Figure 5.

gp120-induced NF-κB is essential for the production of TNF-α and IL-10. (A) monocytes (3 × 10⁶) were stimulated by X4-gp120 during 5 to 60 minutes. Total cell proteins lysate were separated by SDS-PAGE and analyzed by Western blotting for IκB degradation. Images were processed by slight contrast adjustment using Image Lab 5.2.1 software and cropped to focus on protein of interest. (B) HeLa cells (4 × 10⁴ cells) stably transfected with a plasmid coding for β-galactosidase gene under the control NF-κB inducible promotor were co-cultured with the same amount of HeLa cells expressing X4-gp120 of HIV-1 Lai isolate. After 20 hours of co-culture, β-galactosidase activity was evaluated by adding the substrate of X-gal. Blue cells corresponding to β-galactosidase positive cells were quantified by scoring under light microscopy.

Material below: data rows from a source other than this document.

## config.mk

```make
export PLATFORM = sky130hd
export DESIGN_NAME = axi_wr_route
export DESIGN_NICKNAME = d
export VERILOG_FILES = /design/src/rtl/axi_pkg.sv /design/src/rtl/axi_wr_decode.sv /design/src/rtl/axi_wr_route.sv
export SDC_FILE = /design/constraint.sdc
export NUM_CORES = 1
export LEC_CHECK = 0
export ABC_AREA = 1
export CORE_ASPECT_RATIO = 0.5
export CORE_UTILIZATION = 32
export DETAILED_ROUTE_END_ITERATION = 8
export PLACE_DENSITY_LB_ADDON = 0.1
export SYNTH_ARGS = -nofsm -noshare
export SYNTH_HDL_FRONTEND = slang
export SYNTH_SLANG_ARGS = --single-unit
```

## constraint.sdc

```tcl
create_clock -name ACLK -period 1.8 [get_ports ACLK]
set_input_delay 0.45 -clock ACLK [delete_from_list [all_inputs] [get_ports ACLK]]
set_output_delay 0.45 -clock ACLK [all_outputs]
set_load 0.005 [all_outputs]
```

## src/rtl/axi_pkg.sv

```systemverilog
// axi_pkg: shared response codes, slave index field position and route states for the interconnect.
package axi_pkg;
  localparam logic [1:0] RESP_OKAY = 2'b00;
  localparam logic [1:0] RESP_DECERR = 2'b11;
  localparam int IDX_LSB = 16;
  typedef enum logic [1:0] {IDLE, DATA, RESP} route_state_e;
endpackage

```

## src/rtl/axi_wr_decode.sv

```systemverilog
// axi_wr_decode: AWADDR slave index field to one-hot select plus unmapped flag.
module axi_wr_decode
  import axi_pkg::*;
#(
  parameter int SlaveCount = 6,
  parameter int AddrWidth = 32
) (
  input  logic [AddrWidth-1:0]  addr,
  output logic [SlaveCount-1:0] dec,
  output logic                  unmapped
);
  localparam int IdxW = AddrWidth - IDX_LSB;
  logic [IdxW-1:0] idx;
  logic            unused_lo;
  assign idx = addr[AddrWidth-1:IDX_LSB];
  assign unused_lo = ^addr[IDX_LSB-1:0];
  always_comb begin
    dec = '0;
    for (int i = 0; i < SlaveCount; i++) dec[i] = idx == IdxW'(i);
  end
  assign unmapped = ~|dec;
endmodule

```

## src/rtl/axi_wr_route.sv

```systemverilog
// axi_wr_route: routes one master write channel to a one-hot slave, holding the route until B completes.
// Unmapped addresses go to an internal default slave that answers DECERR.
module axi_wr_route
  import axi_pkg::*;
#(
  parameter int SlaveCount = 6,
  parameter int AddrWidth = 32
) (
  input  logic                    ACLK,
  input  logic                    ARESETn,
  input  logic [AddrWidth-1:0]    AWADDR_M,
  input  logic                    AWVALID_M,
  output logic                    AWREADY_M,
  output logic [SlaveCount-1:0]   AWVALID_S,
  input  logic [SlaveCount-1:0]   AWREADY_S,
  input  logic                    WVALID_M,
  input  logic                    WLAST_M,
  output logic                    WREADY_M,
  output logic [SlaveCount-1:0]   WVALID_S,
  input  logic [SlaveCount-1:0]   WREADY_S,
  input  logic [SlaveCount-1:0]   BVALID_S,
  input  logic [2*SlaveCount-1:0] BRESP_S,
  output logic                    BVALID_M,
  output logic [1:0]              BRESP_M,
  input  logic                    BREADY_M,
  output logic [SlaveCount-1:0]   BREADY_S,
  output logic                    BUSY
);
  route_state_e          state_q, state_d;
  logic [SlaveCount-1:0] sel_q, sel_d, dec;
  logic                  derr_q, derr_d, unmapped;
  logic [1:0]            bresp_sel;
  axi_wr_decode #(.SlaveCount(SlaveCount), .AddrWidth(AddrWidth)) u_dec (
    .addr(AWADDR_M),
    .dec(dec),
    .unmapped(unmapped)
  );
  always_comb begin
    bresp_sel = RESP_OKAY;
    for (int i = 0; i < SlaveCount; i++) bresp_sel |= sel_q[i] ? BRESP_S[2*i+:2] : 2'b00;
  end
  // Outputs stay 0 while ARESETn is low, even the purely combinational ones.
  always_comb begin
    state_d = state_q;
    sel_d = sel_q;
    derr_d = derr_q;
    AWREADY_M = 1'b0;
    AWVALID_S = '0;
    WREADY_M = 1'b0;
    WVALID_S = '0;
    BVALID_M = 1'b0;
    BRESP_M = RESP_OKAY;
    BREADY_S = '0;
    if (ARESETn) begin
      case (state_q)
        IDLE: begin
          AWVALID_S = dec & {SlaveCount{AWVALID_M}};
          AWREADY_M = unmapped | |(dec & AWREADY_S);
          if (AWVALID_M && AWREADY_M) begin
            sel_d = dec;
            derr_d = unmapped;
            state_d = DATA;
          end
        end
        DATA: begin
          WVALID_S = sel_q & {SlaveCount{WVALID_M}};
          WREADY_M = derr_q | |(sel_q & WREADY_S);
          state_d = WVALID_M && WREADY_M && WLAST_M ? RESP : DATA;
        end
        RESP: begin
          BVALID_M = derr_q | |(sel_q & BVALID_S);
          BRESP_M = derr_q ? RESP_DECERR : bresp_sel;
          BREADY_S = derr_q ? '0 : sel_q & {SlaveCount{BREADY_M}};
          if (BVALID_M && BREADY_M) begin
            state_d = IDLE;
            sel_d = '0;
            derr_d = 1'b0;
          end
        end
        default: state_d = IDLE;
      endcase
    end
  end
  always_ff @(posedge ACLK or negedge ARESETn) begin
    if (!ARESETn) begin
      state_q <= IDLE;
      sel_q <= '0;
      derr_q <= 1'b0;
    end else begin
      state_q <= state_d;
      sel_q <= sel_d;
      derr_q <= derr_d;
    end
  end
  assign BUSY = ARESETn && state_q != IDLE;
endmodule

```

==> results of run 1 <==
==> critical path, cell delays in order <==
cell and delay [ns]:
buf_6 0.10, nor2_4 0.11, nand2_4 0.12, nor2_4 0.17, buf_6 0.12, nand3_2 0.07
nand2_1 0.09, nor2_2 0.04, nand3_2 0.07, nand3_2 0.06, inv_1 0.05, buf_2 0.10
==> state kept, by name, indices dropped and copies added (netlist names) <==
name,flops
derr_q,1
sel_q,6
state_q,2
==> layout by cell type (no fill, tap or decap), drive strengths merged <==
cell and count:
dlygate4sd2 21, clkbuf 7, o21ai 2, inv 17, nor3 15, o211ai 1, nand2 54, nand4 14
clkdlybuf4s50 12, a22o 3, a21oi 3, dlymetal6s2s 1, dfrtp 9, and3 1, nor2 40, a221oi 2
nand3 14, clkdlybuf4s15 8, buf 84
==> final cells by class <==
cell class	count	area (µm²)
Clock buffer	4	45.04
Fill cell	206	480.5
Inverter	17	66.31
Multi-Input combinational cell	149	1080
Sequential cell	9	231.5
Tap cell	40	50.05
Timing Repair Buffer	129	1112
==> layer usage <==
layer,wire [µm],track usage [%],vias up
li1,-,-,856
met1,2011,33.05,785
met2,2400,46.23,72
met3,273,3.740,8
met4,80,8.966,0
met5,0,0,-
==> per-stage QoR <==
stage	setup WS (ns)	util [%]	TNS (ns)	area, µm²
2_1_floorplan	0.07877	-	0	1051
3_3_place_gp	-0.8737	69.59	-19.53	2133
3_5_place_dp	-0.9245	69.59	-20.64	2133
4_1_cts	-0.1627	78.16	-0.7872	2396
5_1_grt	-0.2576	84.33	-2.022	2585
6_report	-0.2101	84.33	-0.7800	2585
==> kinds of logic (layout without fill, tap and decap cells) <==
group / Yosys count / after routing / synth area share (%)
flops: 9 / 9 / 21.43
simple gates: 137 / 138 / 61.79
buf+inv: 21 / 150 / 9.047
compound gates: 11 / 11 / 7.738
==> where the power goes <==
group          total, mW  internal (mW)  switching (mW)
clock network      0.233          0.154          0.0786
logic              0.642          0.305           0.337
registers          0.274          0.228          0.0453
==> what timing repair did <==
item                                    in CTS  in global routing
setup buffers                               12                  3
pin swaps                                   57                 38
hold endpoints to repair                     0                  0
endpoints found under the setup margin      33                 32
cloned                                       1                  0
resized for setup                          213                 67
==> final timing paths <==
check                             start          to  slack (ns)
setup / recovery           AWADDR_M[20]   AWREADY_M       -0.21
max in group asynchronous       ARESETn    sel_q[3]        1.31
hold / removal                  ARESETn  state_q[0]        0.32
min in group ACLK              sel_q[3]    sel_q[3]        0.61
setup reg to reg               sel_q[3]    sel_q[3]        0.07
hold reg to reg                sel_q[3]    sel_q[3]        0.61
==> cells in the mapped netlist (3+ instances only) <==
cell	instances	share of area [%]
nand3_1	10	4.8
a21oi_1	3	1.4
nor2_1	32	11
nand4_1	13	7.7
nand3_2	4	3.8
inv_1	16	5.7
a22o_1	3	2.5
nand2_1	51	18
nor3_1	15	7.1
nand2_2	3	1.8
nor2_2	5	3.0
dfrtp_1	9	21
==> impl_metrics.env, run 1 <==
export IMPL_rsz0062_at_grt="true"
export IMPL_tightest_slew_ns=0.3480
export IMPL_routed_via_density=4.945
export IMPL_wirelength_um=4766
export IMPL_dpl_hpwl_um=3068
export IMPL_core_area_um2=3065
export IMPL_critPathArrivalTime_ns=1.56
export IMPL_cts_tree="done"
export IMPL_synth_cell_types=22
export IMPL_setup_slack_ns=-0.2101
export IMPL_postCtsHoldBufs=0
export IMPL_dpl_cell_count=329
export IMPL_io_pin_count=92
export IMPL_clock_path_buffers=2
export IMPL_clock_sinks=9
export IMPL_die_x_um=83.05
export IMPL_numPortBuffers=75
export IMPL_fin_nets=377
export IMPL_clk_pin_slew_worst_paths_ns=0.04
export IMPL_drv_cap=0
export IMPL_finalSetupViolations=9
export IMPL_numCtsBuffers=3
export IMPL_drv_slew=0
export IMPL_grt_max_degree=13
export IMPL_power_leakage_nw=1.246
export IMPL_postSynthCellCount=178
export IMPL_irDropWorstVdd_v=0.0002871
export IMPL_ff2ff_path_depth=8
export IMPL_worstSetupPathType="in2out"
export IMPL_hold_slack_ns=0.3223
export IMPL_grt_pass1_vias=1625
export IMPL_synth_edf_count=0
export IMPL_finalPower_mw=1.149
export IMPL_start_util_pct=34.29
export IMPL_netlist_area_um2=1051
export IMPL_violations="setup timing"
export IMPL_final_layout_size_suffix_gt1_share_pct=56.82
export IMPL_htree_levels=1
export IMPL_drt_first_iter_violations=70
export IMPL_yosysWarningCount=0
export IMPL_vias=1721
export IMPL_synthArstFlopShare_pct=100.0
export IMPL_antenna_found_initial=0
export IMPL_synth_seq_cells=9
export IMPL_die_h_um=42.53
export IMPL_hold_viol_final=0
export IMPL_place_congestion=0.8538
export IMPL_root_buffer="clkbuf_8"
export IMPL_die_area_um2=3532
export IMPL_synth_seq_area_share_pct=21.43
export IMPL_critical_path_required_ns=1.35
export IMPL_grt_total_usage_pct=26.12
export IMPL_period_share_pct=111.7
export IMPL_row_count=14
export IMPL_clock_latency_ns=0.23
export IMPL_instances_no_fill=348
export IMPL_globalRouteOverflowTotal=0
export IMPL_start_kind="input port"
export IMPL_drc=0
export IMPL_postRouteAntennaNets=0
export IMPL_critPathCaptureType="output port"
export IMPL_period_needed_ns=2.010
export IMPL_slew_headroom_pct=76.74
export IMPL_min_path_type="in2async"
export IMPL_clock_skew_ns=0.002156
export IMPL_grt_pass1_wl_um=7293
export IMPL_p_per_area_nw_per_um2=444.4
export IMPL_fmax_mhz=497.5
export IMPL_area_growth_pct=146.0
export IMPL_avgSynthCellArea_um2=5.905
export IMPL_syn_num_nets=246
export IMPL_synth_ff_type="dfrtp_1"
export IMPL_status="complete, but fails checks"
export IMPL_diodes=0
export IMPL_wl_per_cell_um=13.70
export IMPL_crit_fanout=5
export IMPL_firstDrtPassIters=5
(Power assumes the default switching activity.)
==> run 2: changes to the inputs <==
--- a/config.mk
+++ b/config.mk
@@ -7,9 +7,12 @@
 export LEC_CHECK = 0
 export ABC_AREA = 1
 export CORE_ASPECT_RATIO = 0.5
+export CORE_MARGIN = 10
 export CORE_UTILIZATION = 32
 export DETAILED_ROUTE_END_ITERATION = 8
+export MAX_ROUTING_LAYER = met4
 export PLACE_DENSITY_LB_ADDON = 0.1
 export SYNTH_ARGS = -nofsm -noshare
 export SYNTH_HDL_FRONTEND = slang
 export SYNTH_SLANG_ARGS = --single-unit
+export TNS_END_PERCENT = 10
==> run 2 against run 1 <==
Critical path type unchanged. Die area increased by 73%. Wire length increased by 12%. Count of clock-buffer cells in the layout unchanged. The run still ends with setup timing left.
==> impl_metrics.env, run 2 (synthesis gave the netlist of run 1 again) <==
export IMPL_row_count=14
export IMPL_power_leakage_nw=1.181
export IMPL_post_dp_cell_area_um2=2091
export IMPL_ff2ff_path_depth=13
export IMPL_hold_viol_final=0
export IMPL_setup_slack_ns=-0.1734
export IMPL_grt_max_degree=13
export IMPL_violations="setup timing"
export IMPL_largest_register="sel_q"
export IMPL_worstReg2RegStart="sel_q[3]"
export IMPL_power_switching_mw=0.4546
export IMPL_min_path_type="in2async"
export IMPL_crit_family="simple AND/OR/NAND/NOR gates"
export IMPL_final_cell_mix="buf_4 (45), nand2_1 (42), buf_2 (24), nor2_1 (23), clkdlybuf4s50_1 (20)"
export IMPL_largest_reg_flops=6
export IMPL_internal_power_mw=0.7297
export IMPL_irDropWorstVdd_v=0.0003183
export IMPL_drc=0
export IMPL_fmax_mhz=506.7
export IMPL_slew_headroom_pct=84.00
export IMPL_post_place_ws_ns=-0.9371
export IMPL_vias=1728
export IMPL_critPathCaptureType="output port"
export IMPL_numPortBuffers=75
export IMPL_worstSetupPathType="in2out"
export IMPL_clock_skew_ns=0.003131
export IMPL_grt_pass1_vias=1734
export IMPL_critical_path_required_ns=1.35
export IMPL_grt_total_usage_pct=17.14
export IMPL_period_needed_ns=1.973
export IMPL_cpMaxStageDelayCell="nor2_4"
export IMPL_routed_via_density=4.980
export IMPL_clkPwrFrac_pct=19.3
export IMPL_diodes=0
export IMPL_io_pin_count=92
export IMPL_hold_slack_ns=0.3241
export IMPL_drv_cap=0
export IMPL_crit_fanout=5
export IMPL_finalSetupTns_ns=-1.110
export IMPL_r2r_setup_slack_ns=-0.10
export IMPL_switching_share_pct=38.39
export IMPL_period_share_pct=109.6
export IMPL_globalRouteOverflowTotal=0
export IMPL_critPathBufInv=5
export IMPL_rsz0062_at_grt="true"
export IMPL_p_per_area_nw_per_um2=483.9
export IMPL_final_layout_size_suffix_gt1_share_pct=52.77
export IMPL_combPwrFrac_pct=58.3
export IMPL_area_growth_pct=132.9
export IMPL_htree_levels=1
export IMPL_place_congestion=0.9162
export IMPL_cts_tree="done"
export IMPL_start_kind="input port"
export IMPL_tightest_slew_ns=0.2392
export IMPL_clock_sinks=9
export IMPL_max_stage_delay_ns=0.12
export IMPL_reg_largest_list="sel_q x6, state_q x2, derr_q x1"
export IMPL_clock_latency_ns=0.23
export IMPL_path_cells="buf_6 -> nor2_4 -> nand2_4 -> nor2_4 -> buf_6 -> nand4_1 -> nand2_1 -> inv_1 -> nand3_2 -> nand3_2 -> inv_1 -> buf_2"
export IMPL_seqPwrFrac_pct=22.4
export IMPL_die_x_um=101.1
export IMPL_postRouteAntennaNets=0
export IMPL_antenna_found_initial=0
export IMPL_wl_per_cell_um=15.44
export IMPL_final_common_cell="buf_4"
export IMPL_dpl_hpwl_um=3851
export IMPL_drt_first_iter_violations=60
export IMPL_clk_pin_slew_worst_paths_ns=0.05
export IMPL_drv_slew=0
export IMPL_critPathArrivalTime_ns=1.52
export IMPL_core_area_um2=3065
export IMPL_finalSetupViolations=19
export IMPL_r2r_end="state_q[0]"
export IMPL_firstDrtPassIters=4
export IMPL_die_area_um2=6116
export IMPL_clock_path_buffers=2
export IMPL_wirelength_um=5359
export IMPL_grt_pass1_wl_um=8376
export IMPL_design_area_um2=2447
export IMPL_postCtsHoldBufs=0
export IMPL_root_buffer="clkbuf_8"
export IMPL_die_h_um=60.53
export IMPL_fin_nets=376
export IMPL_start_util_pct=34.29
export IMPL_numCtsBuffers=3
export IMPL_status="complete, but fails checks"
-- run 2: cell types whose count changed in the layout (fill, tap and decap cells not counted), sizes merged --
cell,delta
clkdlybuf4s50,+8
dlygate4sd2,-7
clkdlybuf4s15,-2
-- run 2: what timing repair did --
item,4_1_cts,5_1_grt
endpoints found under the hold margin,0,0
setup endpoints to repair,33,32
cloned,1,0
resized for setup,213,27
pin swaps,50,17
buffers inserted,16,1
-- run 2: worst max-delay path by stage --
stage                       from   endpoint  slack [ns]  cells after the start
CTS                 AWADDR_M[20]  AWREADY_M       -0.15                     12
floorplan           AWADDR_M[31]  AWREADY_M        0.08                     10
finish              AWADDR_M[23]  AWREADY_M       -0.17                     12
detailed placement  AWADDR_M[17]  AWREADY_M       -0.94                     12
global placement    AWADDR_M[16]  AWREADY_M       -0.89                     12
global route        AWADDR_M[23]  AWREADY_M       -0.27                     12
-- run 2: per-layer routing --
metal	vias up	global-route usage, %	part of all wire, %
li1	855	-	-
met1	794	19.36	43
met2	73	29.59	47
met3	6	4.875	8.7
met4	0	4.339	1.2
met5	-	-	0
-- run 2: power by group through the flow --
stage / registers (mW) / logic (mW) / clock network, mW
floorplan: 0.250 / 0.229 / 0
global placement: 0.258 / 0.475 / 0
detailed placement: 0.260 / 0.484 / 0
CTS: 0.260 / 0.623 / 0.230
global route: 0.267 / 0.739 / 0.247
finish: 0.265 / 0.691 / 0.229
-- run 2: stage by stage --
stage	std cells	total power [mW]	utilization, %
after floorplan	178	0.4782	-
after global placement	325	0.7329	68.20
after detailed placement	325	0.7441	68.20
after CTS	346	1.113	78.49
after global routing	347	1.253	79.84
final	347	1.184	79.84
-- run 2: tightest hold or removal path, stage by stage --
cell and delay [ns]:
clkbuf_2 0.12, buf_6 0.13, buf_4 0.19
-- run 2: area by class of cell --
type | count | area (µm²)
well taps | 40 | 50.05
flip-flops and latches | 9 | 229.0
multi-input cells | 149 | 1015
inverters | 17 | 63.81
clock buffers | 4 | 45.04
repair buffers | 128 | 1045
fillers | 234 | 618.1
==> variant 1, RTL diff (config.mk and constraints of run 2) <==
Make the reset (`ARESETn`) synchronous in one clocked block.
--- a/src/rtl/axi_wr_route.sv
+++ b/src/rtl/axi_wr_route.sv
@@ -81,7 +81,7 @@
       endcase
     end
   end
-  always_ff @(posedge ACLK or negedge ARESETn) begin
+  always_ff @(posedge ACLK) begin
     if (!ARESETn) begin
       state_q <= IDLE;
       sel_q <= '0;
Function: no difference found for any inputs over 10 cycles, from zero or initial values and one cycle with ARESETn low; that may be too few to reach the edited logic, so the function may still have changed.
==> variant 1 against run 2 <==
  * The flow still finishes with violations (setup timing)
  * Sequential cell count is the same
  * Worst setup slack lost 0.023 ns
  * Total power shrank 18%
  * Maximum frequency shrank 1.1%
  * Area after synthesis shrank 2.9%
  * Cell area grew 6.0%
  * Largest cell class is now multi-input combinational cells
  * Count of clock-buffer cells in the layout is the same
  * Wire length shrank 1.4%
==> variant 1: results (changes against run 2) <==
Clocking
  – CTS Root Cell: clkbuf_8
  – H-tree depth: 1 (unchanged)
  – Clock Latency Late Sink: 0.23 ns (about the same)
  – Num CTS Buffers: 3 (unchanged)
  – Cts hold-fix bufs: 0 (unchanged)

Critical path
  – Slowest cell on the critical path: nor2_4
  – CP peak stage delay: 0.15 ns (+0.03 ns)
  – Data arrival time of the worst path: 1.55 ns (+0.03 ns)
  – Top Family by Delay on Critical Path: simple AND/OR/NAND/NOR gates
  – CP Max Fanout: 4 (-1)

Global routing
  – Pin count of the biggest net entering global routing: 15 (+2)
  – All-Layer GR Usage: 0.172 (+0.000242)
  – Antenna violations before repair: 0 (unchanged)
  – Global-route wire length before repair: 8400 microns (+0.33%)
  – Vias in the first global route: 1,853 (+6.9%)

STA
  – Worst Max-Slew Pin Slew: 0.317 ns (+0.0777 ns)
  – Slack of the critical path: -0.196 ns (-0.0229 ns)
  – Setup TNS: -0.752 ns (+0.358 ns)
  – Clock Skews: 0.00129 ns (-0.00184 ns)
  – Final setup viols: 9 (-10)

Route
  – Avg Vias per Cell: 4.95 (-0.61%)
  – Starting DRT DRC Count: 43 (-28%)
  – Detailed Route WL: 5290 microns (-1.4%)
  – Initial DRT Pass Iterations: 4 (unchanged)
  – Via count: 1,762 (+2.0%)

Placed design
  – Routability cong.: 0.815 (-11%)
  – DP Worst Slack: -0.960 ns (-0.0230 ns)
  – DP Wirelength: 3590 microns (-6.8%)
  – Placed Area: 0.00209 sq mm (+0.12%)
  – DP Cell Count: 339 (+4.3%)

Finish
  – # nets final: 385 (+2.4%)
  – Share of layout cells above drive strength 1: 0.582 (+0.0546)
  – Final Instance Area: 0.00259 sq mm (+6.0%)
  – Fillers: 192 (-18%)
  – Largest regs: sel_q (6), state_q (2), derr_q (1)

Logic synthesis
  – Sequential area share after synthesis: 0.176 (-0.0378)
  – Syn nets: 256 (+4.1%)
  – Mapped Cells: 188 (+5.6%)
  – Largest cells by area after synthesis: nand2_1 (18%), dfxtp_1 (18%), nor2_1 (14%)
  – Most used DFF post-synth: dfxtp_1
  – Top cell types by occurrence after synthesis: nand2_1 (50), nor2_1 (37), inv_1 (17), nand3_1 (17), a21oi_1 (14)
  – Fraction of registers with async set/reset: 0 (-1.00)
  – Post-synth cell types: 22 (unchanged)

Status
  – Status: complete, but fails checks
  – Failing checks: setup timing

Power
  – Maximum VDD drop: 0.239 mV (-25%)
  – Pint: 631 uW (-14%)
  – Leak: 1.24 nW (+4.9%)

Worst hold path
  – Class of the worst hold path: flip-flop to flip-flop
-- variant 1: timing repair --
item	4_1_cts	5_1_grt
cloned	1	0
pin swaps	50	21
buffers inserted	12	1
setup endpoints to repair	32	27
gates resized for setup	240	49
-- variant 1: cells by family after synthesis --
logic type / after synthesis / synth area share
and+or+nand+nor: 135 / 0.605
buffers and inverters: 23 / 0.102
AOI/OAI and AO/OA: 21 / 0.116
DFF: 9 / 0.176
-- variant 1: routing by layer --
layer / global-route usage / share of wire / routed length, microns / vias to the layer above
met5: - / 0 / 0 / -
met4: 0.0345 / 0.010 / 53 / 0
met3: 0.0265 / 0.052 / 274 / 6
met2: 0.307 / 0.49 / 2610 / 64
met1: 0.201 / 0.44 / 2350 / 820
li1: - / - / - / 872
-- variant 1: final timing paths --
check             slack, ns                     to  cells after the start           startpoint
setup / recovery      -0.20              AWREADY_M                     12         AWADDR_M[20]
hold / removal         0.55    derr_q$_SDFFE_PN0P_                      2  derr_q$_SDFFE_PN0P_
setup reg to reg       0.13  sel_q[2]$_SDFFE_PN0P_                     11  derr_q$_SDFFE_PN0P_
hold reg to reg        0.55    derr_q$_SDFFE_PN0P_                      2  derr_q$_SDFFE_PN0P_
-- variant 1: final cells by class --
type	count	area share
clock buffer	4	0.0174
timing repair buffer	128	0.425
tap	40	0.0193
multi-input combinational	157	0.438
inverter	18	0.0270
sequential	9	0.0728
-- variant 1: power by group through the flow --
stage / Clock, mW / Combinational (mW) / Sequential, mW
after global placement: 0 / 0.376 / 0.252
after detailed placement: 0 / 0.382 / 0.253
after CTS: 0.236 / 0.437 / 0.253
after floorplan: 0 / 0.155 / 0.243
after global routing: 0.245 / 0.524 / 0.261
final: 0.235 / 0.482 / 0.257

The inset figure showed the nuclear translocation of NF-κB P65 subunit after 30 and 120 minutes of co-culture as described above. (C) Monocytes were incubated with HIV-1 gp120 (10 nM) in presence or absence of NF-κB inhibitors Bay117082 or TLCK. After 24 hours, cell supernatants were harvested and quantified by ELISA for the presence of TNF-α and IL-10. Statistical significances were compared to gp120 treated cells in the absence of inhibitor.